Recorded information:
`config.mk`:
```
export PLATFORM = sky130hd
export DESIGN_NAME = cdc_handshake_sender
export DESIGN_NICKNAME = d
export VERILOG_FILES = /design/src/rtl/cdc_hs_pkg.sv /design/src/rtl/ack_sync_chain.sv /design/src/rtl/cdc_handshake_sender.sv
export SDC_FILE = /design/constraint.sdc
export NUM_CORES = 1
export LEC_CHECK = 0
export ABC_AREA = 1
export BUFFER_PORTS_ARGS = -buffer_cell sky130_fd_sc_hd__clkbuf_2
export CAP_MARGIN = 20
export CORE_UTILIZATION = 49
export CTS_CLUSTER_SIZE = 24
export DETAILED_ROUTE_END_ITERATION = 7
export GPL_TIMING_DRIVEN = 0
export MAX_ROUTING_LAYER = met4
export PLACE_DENSITY_LB_ADDON = 0.25
export SKIP_CTS_REPAIR_TIMING = 1
export SLEW_MARGIN = 20
export SYNTH_ARGS = -nofsm -noshare
export SYNTH_HDL_FRONTEND = slang
export SYNTH_SLANG_ARGS = --single-unit
```
`constraint.sdc`:
```
create_clock -name in_clk -period 1.34 [get_ports in_clk]
set_input_delay 0.335 -clock in_clk [delete_from_list [all_inputs] [get_ports in_clk]]
set_output_delay 0.335 -clock in_clk [all_outputs]
set_load 0.01 [all_outputs]
```
`src/rtl/cdc_hs_pkg.sv`:
```
// Shared types and helpers for the toggle req/ack CDC send controller.
package cdc_hs_pkg;

   typedef enum logic [1:0] {
      IDLE  = 2'd0,
      WAIT  = 2'd1,
      ERROR = 2'd2
   } state_t;

   // The timeout counter only has to reach TIMEOUT_CYCLES-1.
   function automatic int tmo_width(input int cycles);
      return (cycles < 2) ? 1 : $clog2(cycles);
   endfunction

endpackage

```
`src/rtl/ack_sync_chain.sv`:
```
// Single-bit synchroniser chain for the ack toggle coming back from the receive domain.
module ack_sync_chain #(
   parameter int STAGES = 2
) (
   input  logic in_clk,
   input  logic in_rst_n,
   input  logic in_d,
   output logic out_q
);

   logic [STAGES-1:0] sync_q;

   always_ff @(posedge in_clk or negedge in_rst_n) begin
      if (!in_rst_n) sync_q <= '0;
      else           sync_q <= {sync_q[STAGES-2:0], in_d};
   end

   assign out_q = sync_q[STAGES-1];

endmodule

```
`src/rtl/cdc_handshake_sender.sv`:
```
// Send side of a toggle req/ack multi-bit CDC transfer: holds the word on the bus,
// flips req, and frees the channel once the synchronised ack matches req.
module cdc_handshake_sender
   import cdc_hs_pkg::*;
#(
   parameter int DATA_WIDTH     = 8,
   parameter int DELAY_CYCLES   = 2,
   parameter int TIMEOUT_CYCLES = 1023,
   parameter int CNT_WIDTH      = 16
) (
   input  logic                  in_clk,
   input  logic                  in_rst_n,
   input  logic                  in_valid,
   input  logic [DATA_WIDTH-1:0] in_data,
   output logic                  out_ready,
   output logic [DATA_WIDTH-1:0] out_data_bus,
   output logic                  out_req,
   input  logic                  in_ack,
   input  logic                  in_clear,
   output logic                  out_done,
   output logic                  out_timeout,
   output logic                  out_err,
   output logic [CNT_WIDTH-1:0]  out_count
);

   localparam int             TW       = tmo_width(TIMEOUT_CYCLES);
   localparam logic [TW-1:0]  TMO_LAST = TW'(TIMEOUT_CYCLES - 1);

   state_t                state, state_nxt;
   logic                  ack_s;
   logic [TW-1:0]         tmo_cnt, tmo_nxt;
   logic                  req_nxt, ready_nxt, done_nxt, timeout_nxt;
   logic [DATA_WIDTH-1:0] data_nxt;
   logic [CNT_WIDTH-1:0]  count_nxt;

   ack_sync_chain #(.STAGES(DELAY_CYCLES)) u_ack_sync (
      .in_clk   (in_clk),
      .in_rst_n (in_rst_n),
      .in_d     (in_ack),
      .out_q    (ack_s)
   );

   always_ff @(posedge in_clk or negedge in_rst_n) begin
      if (!in_rst_n) begin
         state        <= IDLE;
         tmo_cnt      <= '0;
         out_req      <= 1'b0;
         out_data_bus <= '0;
         out_ready    <= 1'b0;
         out_done     <= 1'b0;
         out_timeout  <= 1'b0;
         out_count    <= '0;
      end else begin
         state        <= state_nxt;
         tmo_cnt      <= tmo_nxt;
         out_req      <= req_nxt;
         out_data_bus <= data_nxt;
         out_ready    <= ready_nxt;
         out_done     <= done_nxt;
         out_timeout  <= timeout_nxt;
         out_count    <= count_nxt;
      end
   end

   always_comb begin
      state_nxt   = state;
      tmo_nxt     = tmo_cnt;
      req_nxt     = out_req;
      data_nxt    = out_data_bus;
      ready_nxt   = out_ready;
      done_nxt    = 1'b0;
      timeout_nxt = 1'b0;
      count_nxt   = out_count;
      unique case (state)
         IDLE: begin
            ready_nxt = 1'b1;
            if (in_valid && out_ready) begin
               data_nxt  = in_data;
               req_nxt   = ~out_req;
               ready_nxt = 1'b0;
               tmo_nxt   = '0;
               state_nxt = WAIT;
            end
         end
         WAIT: begin
            tmo_nxt = tmo_cnt + 1'b1;
            // A matching ack takes priority over a timeout landing on the same cycle.
            if (ack_s == out_req) begin
               state_nxt = IDLE;
               ready_nxt = 1'b1;
               done_nxt  = 1'b1;
               count_nxt = out_count + 1'b1;
            end else if (TIMEOUT_CYCLES != 0 && tmo_cnt == TMO_LAST) begin
               state_nxt   = ERROR;
               timeout_nxt = 1'b1;
            end
         end
         ERROR: begin
            // Leave only once the late ack has landed, so req/ack parity is back in step.
            if (in_clear && ack_s == out_req) begin
               state_nxt = IDLE;
               ready_nxt = 1'b1;
            end
         end
         default: state_nxt = IDLE;
      endcase
   end

   assign out_err = (state == ERROR);

endmodule

```
==> results of run 1 <==
==> sequential cells by signal, summed over array words and instances, names as in the netlist <==
name and count:
out_count 16, out_data_bus 8, out_done 1, out_ready 1, out_req 1, out_timeout 1
state 2, tmo_cnt 10, u_ack_sync.sync_q 2
==> routing by layer <==
layer / global-route usage [%] / up-vias
met2: 31.3 / 36
li1: - / 966
met3: 6.08 / 7
met5: - / -
met1: 28.4 / 886
met4: 7.98 / 0
==> cell usage after synthesis, drive strengths merged <==
cell type   n  area, um2
nand2      96        360
xor2        5       43.8
ha          7       87.6
xnor2       3       26.3
dfrtp      42       1050
nor3        4       20.0
o21ai      11       58.8
nand4      11       68.8
nor2       34        130
buf         2       12.5
nand3      15       80.1
a21oi       4       20.0
nand3b      1       7.51
clkinv      1       3.75
inv        34        128
==> metrics by stage <==
step,total power (uW),hold slack [ns],worst slack (ns),setup TNS (ns),instances
detailed placement,3200,0.335,-0.164,-2.50,361
finish,4740,0.142,-0.132,-1.43,384
global route,5060,0.135,-0.216,-3.62,384
floorplan,2720,0.0394,-0.0162,-0.0162,270
CTS,4190,0.133,-0.176,-3.01,369
global placement,3160,0.332,-0.160,-2.02,361
==> report_power, final <==
group / total, uW / internal (uW) / switching [uW] / leakage (uW)
Combinational: 1940 / 850 / 1090 / 0.000761
Clock: 989 / 558 / 432 / 0.0000524
Sequential: 1810 / 1560 / 253 / 0.000549
==> placed cells by master, fill, tap and decap left out, drive strengths merged, types with 3 or more instances in the layout <==
cell type  instances
o21ai             11
buf               18
a21oi              4
inv               35
xnor2              3
nand4             11
clkbuf            47
nand2             96
nor2              34
nor3               4
ha                 7
dfrtp             42
xor2               5
nand3             15
==> final timing paths <==
check,from,end,slack [ns],cells past startpoint
max,state[1],tmo_cnt[9],-0.13,8
min,in_ack,u_ack_sync.sync_q[0],0.14,1
max in group asynchronous,in_rst_n,state[0],0.56,1
min reg2reg,u_ack_sync.sync_q[0],u_ack_sync.sync_q[1],0.35,0
max reg2reg,state[1],tmo_cnt[9],-0.13,8
min in group asynchronous,in_rst_n,out_ready,0.16,1
==> logic make-up after synthesis <==
group           count (synthesis)  share of synthesized area (%)
fa+ha+maj                       7                           4.17
flops                          42                           50.1
xor+xnor                        8                           3.34
simple gates                  161                           31.8
compound gates                 15                           3.76
buf+inv                        37                           6.86
==> area by class of cell <==
class                      instances  area, um2  share of cell area [%]
buffer                             2       18.8                   0.680
clock inverter                     1       30.0                    1.09
sequential                        42       1050                    38.2
multi-input combinational        191       1060                    38.4
inverter                          35        136                    4.94
tap                               50       62.6                    2.27
clock buffer                       7       76.3                    2.77
timing repair buffer              56        322                    11.7
==> worst max-delay path, stage by stage, from the launching register on <==
cell     delay, ns
dfrtp_1       0.41
inv_2         0.11
ha_4          0.21
inv_4         0.05
o21ai_4       0.15
buf_6         0.15
nand3_1       0.10
o21ai_1       0.14
nor2_1        0.05
==> flow_metrics.py, run 1 <==
metrics = {
    "clocking": {
        "cts-root-buf": "clkbuf_8",
        "cts_max_level": 2,
        "cts.clk_slew.worst_paths_ns": 0.08,
        "numClockSinks": 42,
        "clk_latency_ns": 0.30,
        "clockBufferDepth": 2,
        "tritoncts": "built",
        "cts_buffers": 5,
    },
    "worst_setup_path": {
        "critical_path_arrival_ns": 1.66,
        "start_kind": "flop",
        "critPathKind": "reg -> reg",
        "path_max_fanout": 8,
        "endpoint_kind": "flop",
        "cp.required_ns": 1.53,
    },
    "power_and_ir_drop": {
        "p_per_area_nw_per_um2": 1720,
        "p_leak_uw": 0.00136,
        "ir_worst_vdd_mv": 1.32,
    },
    "global_routing": {
        "grt_pass1_vias": 1549,
        "grt_max_degree": 43,
        "grt_overflow": 0,
        "grt_pass1_wl_mm": 6.89,
        "grt_antenna_before_repair": 0,
        "grt_usage_pct": 21.5,
    },
    "routing": {
        "routed_wl_mm": 4.53,
        "drtIter0Drc": 94,
        "drt-wirelength-per-cell_um": 11.8,
        "dr_wl_met2_mm": 2.18,
        "vias": 1895,
        "wl_met3_um": 138,
        "drt_pass1_iterations": 4,
        "antenna_left": 0,
        "top_layer_used": "met4",
        "drc": 0,
        "via_per_inst": 4.93,
        "wirelength_met1_mm": 2.13,
    },
    "logic_synthesis": {
        "ys_ff_latch": 42,
        "synthesis.nets": 290,
        "yosysUniqueCellTypes": 20,
        "seq_area_frac_synth_pct": 50.1,
        "synth_area_um2": 2100,
        "synthCells": 270,
        "synth_area_per_cell_um2": 7.77,
        "ys_warn_count": 0,
    },
    "timing": {
        "setup_violations": 21,
        "tightest_slew_ns": 0.895,
        "rsz0062_at_grt": "yes",
        "fin_crit_ns": 1.47,
        "slew_headroom_pct": 40.3,
        "worst_slack_ns": -0.132,
        "timing.fmax_mhz": 680,
        "drv_slew": 0,
        "skew_ns": 0.00400,
        "hold_viol_final": 0,
        "fin_crit_sh_pct": 110,
    },
    "final_layout": {
        "areaGrowthSynthToFinish_pct": 31.5,
        "final_nets": 353,
        "fill_cells": 336,
        "postLayoutCellArea_um2": 2760,
        "utilization_pct": 68.0,
        "n_antenna_cell": 0,
        "drive_gt1_share_pct": 30.5,
    },
    "floorplanning": {
        "die_x_um": 67.4,
        "floorplan.initialDensity_pct": 51.7,
        "io_pins": 42,
        "die-area_um2": 4550,
        "num_rows": 23,
        "fp.coreArea_um2": 4060,
        "chipHeight_um": 67.4,
    },
    "outcome": {
        "violations": "setup timing",
        "outcome": "finished, violations left",
    },
    "place": {
        "portBuffers": 41,
        "place_area_um2": 2390,
        "dpl.hpwl_mm": 2.98,
        "place.gp.congestion": 0.834,
    },
    "hold_path": {
        "holdCritPathClass": "in -> reg",
    },
    "flow_run": {
        "drv_cap": 0,
    },
}
(Power assumes the default switching activity.)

Problem statement: Please go through the entries and show every line with the word "toggle".

The completed task:
// Shared types and helpers for the toggle req/ack CDC send controller.
// Single-bit synchroniser chain for the ack toggle coming back from the receive domain.
// Send side of a toggle req/ack multi-bit CDC transfer: holds the word on the bus,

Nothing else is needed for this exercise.